===== src/rtl/csa_row.sv =====
// One row of WIDTH independent full-adder cells (3:2 compressor), purely combinational.
// Carries come out at the same bit index as their inputs; any weighting shift is up to the user.
module csa_row #(
  parameter int unsigned WIDTH = 8
) (
  input  logic [WIDTH-1:0] x_i,
  input  logic [WIDTH-1:0] y_i,
  input  logic [WIDTH-1:0] z_i,
  output logic [WIDTH-1:0] s_o,
  output logic [WIDTH-1:0] c_o
);

  for (genvar i = 0; i < WIDTH; i++) begin : g_cell
    csa_fa u_fa (
      .x_i (x_i[i]),
      .y_i (y_i[i]),
      .z_i (z_i[i]),
      .s_o (s_o[i]),
      .c_o (c_o[i])
    );
  end

endmodule


===== src/rtl/csa_seq_mult_ctrl.sv =====
// Sequential unsigned multiplier: one carry-save row reused for WIDTH cycles, then a single
// carry-propagate add resolves the upper half. Start/done handshake toward the issuer.
module csa_seq_mult_ctrl
  import csa_mult_pkg::*;
#(
  parameter int unsigned WIDTH = 8
) (
  input  logic               clk_i,
  input  logic               rst_ni,
  input  logic               start_i,
  input  logic [WIDTH-1:0]   a_i,
  input  logic [WIDTH-1:0]   b_i,
  output logic               ready_o,
  output logic               busy_o,
  output logic               done_o,
  output logic [2*WIDTH-1:0] product_o
);

  localparam int unsigned CntW = cnt_width(WIDTH);
  localparam logic [CntW-1:0] LastCnt = CntW'(WIDTH - 1);

  state_e              state_q, state_d;
  logic [CntW-1:0]     count_q, count_d;
  logic [WIDTH-1:0]    a_q, a_d;
  logic [WIDTH-1:0]    b_q, b_d;
  logic [WIDTH-1:0]    sum_q, sum_d;
  logic [WIDTH-1:0]    carry_q, carry_d;
  logic [WIDTH-1:0]    low_q, low_d;
  logic [2*WIDTH-1:0]  product_q, product_d;
  logic                done_q, done_d;

  logic [WIDTH-1:0]    pp;
  logic [WIDTH-1:0]    row_s;
  logic [WIDTH-1:0]    row_c;
  logic [WIDTH-1:0]    high;

  // Partial product for the multiplier bit selected by the cycle counter.
  assign pp = a_q & {WIDTH{b_q[count_q]}};

  // Final carry-propagate add; modulo 2^WIDTH is exact since the product fits in 2*WIDTH bits.
  assign high = sum_q + carry_q;

  csa_row #(
    .WIDTH (WIDTH)
  ) u_row (
    .x_i (sum_q),
    .y_i (carry_q),
    .z_i (pp),
    .s_o (row_s),
    .c_o (row_c)
  );

  // Next-state and datapath update for each controller state.
  always_comb begin
    state_d   = state_q;
    count_d   = count_q;
    a_d       = a_q;
    b_d       = b_q;
    sum_d     = sum_q;
    carry_d   = carry_q;
    low_d     = low_q;
    product_d = product_q;
    done_d    = 1'b0;

    unique case (state_q)
      ST_IDLE, ST_DONE: begin
        if (start_i) begin
          a_d     = a_i;
          b_d     = b_i;
          sum_d   = '0;
          carry_d = '0;
          low_d   = '0;
          count_d = '0;
          state_d = ST_ACCUM;
        end else begin
          state_d = ST_IDLE;
        end
      end
      ST_ACCUM: begin
        // Retire the settled LSB; the rest of the sum moves up one weight. Carries already
        // sit one weight above their cell, so they are kept unshifted.
        low_d[count_q] = row_s[0];
        sum_d          = {1'b0, row_s[WIDTH-1:1]};
        carry_d        = row_c;
        count_d        = count_q + 1'b1;
        if (count_q == LastCnt) begin
          state_d = ST_RESOLVE;
        end
      end
      ST_RESOLVE: begin
        product_d = {high, low_q};
        done_d    = 1'b1;
        state_d   = ST_DONE;
      end
      default: begin
        state_d = ST_IDLE;
      end
    endcase
  end

  // State and datapath registers with asynchronous active-low reset.
  always_ff @(posedge clk_i or negedge rst_ni) begin
    if (!rst_ni) begin
      state_q   <= ST_IDLE;
      count_q   <= '0;
      a_q       <= '0;
      b_q       <= '0;
      sum_q     <= '0;
      carry_q   <= '0;
      low_q     <= '0;
      product_q <= '0;
      done_q    <= 1'b0;
    end else begin
      state_q   <= state_d;
      count_q   <= count_d;
      a_q       <= a_d;
      b_q       <= b_d;
      sum_q     <= sum_d;
      carry_q   <= carry_d;
      low_q     <= low_d;
      product_q <= product_d;
      done_q    <= done_d;
    end
  end

  assign ready_o   = (state_q == ST_IDLE) || (state_q == ST_DONE);
  assign busy_o    = (state_q == ST_ACCUM) || (state_q == ST_RESOLVE);
  assign done_o    = done_q;
  assign product_o = product_q;

endmodule


===== config.mk =====
export PLATFORM = sky130hd
export DESIGN_NAME = csa_seq_mult_ctrl
export DESIGN_NICKNAME = d
export VERILOG_FILES = /design/src/rtl/csa_mult_pkg.sv /design/src/rtl/csa_fa.sv /design/src/rtl/csa_row.sv /design/src/rtl/csa_seq_mult_ctrl.sv
export SDC_FILE = /design/constraint.sdc
export NUM_CORES = 1
export LEC_CHECK = 0
export ABC_AREA = 0
export BUFFER_PORTS_ARGS = -buffer_cell sky130_fd_sc_hd__buf_2
export CORE_ASPECT_RATIO = 1.2
export CORE_UTILIZATION = 55
export DETAILED_ROUTE_END_ITERATION = 16
export PLACE_DENSITY = 0.74
export SYNTH_ARGS = -nofsm -noshare
export SYNTH_HDL_FRONTEND = slang
export SYNTH_SLANG_ARGS = --single-unit

===== constraint.sdc =====
create_clock -name clk_i -period 3.38 [get_ports clk_i]
set_input_delay 0.169 -clock clk_i [delete_from_list [all_inputs] [get_ports clk_i]]
set_output_delay 0.169 -clock clk_i [all_outputs]
set_load 0.03 [all_outputs]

Exercise prompt: State the number of lines above that hold the word "single", and say nothing else.

Your solution: 2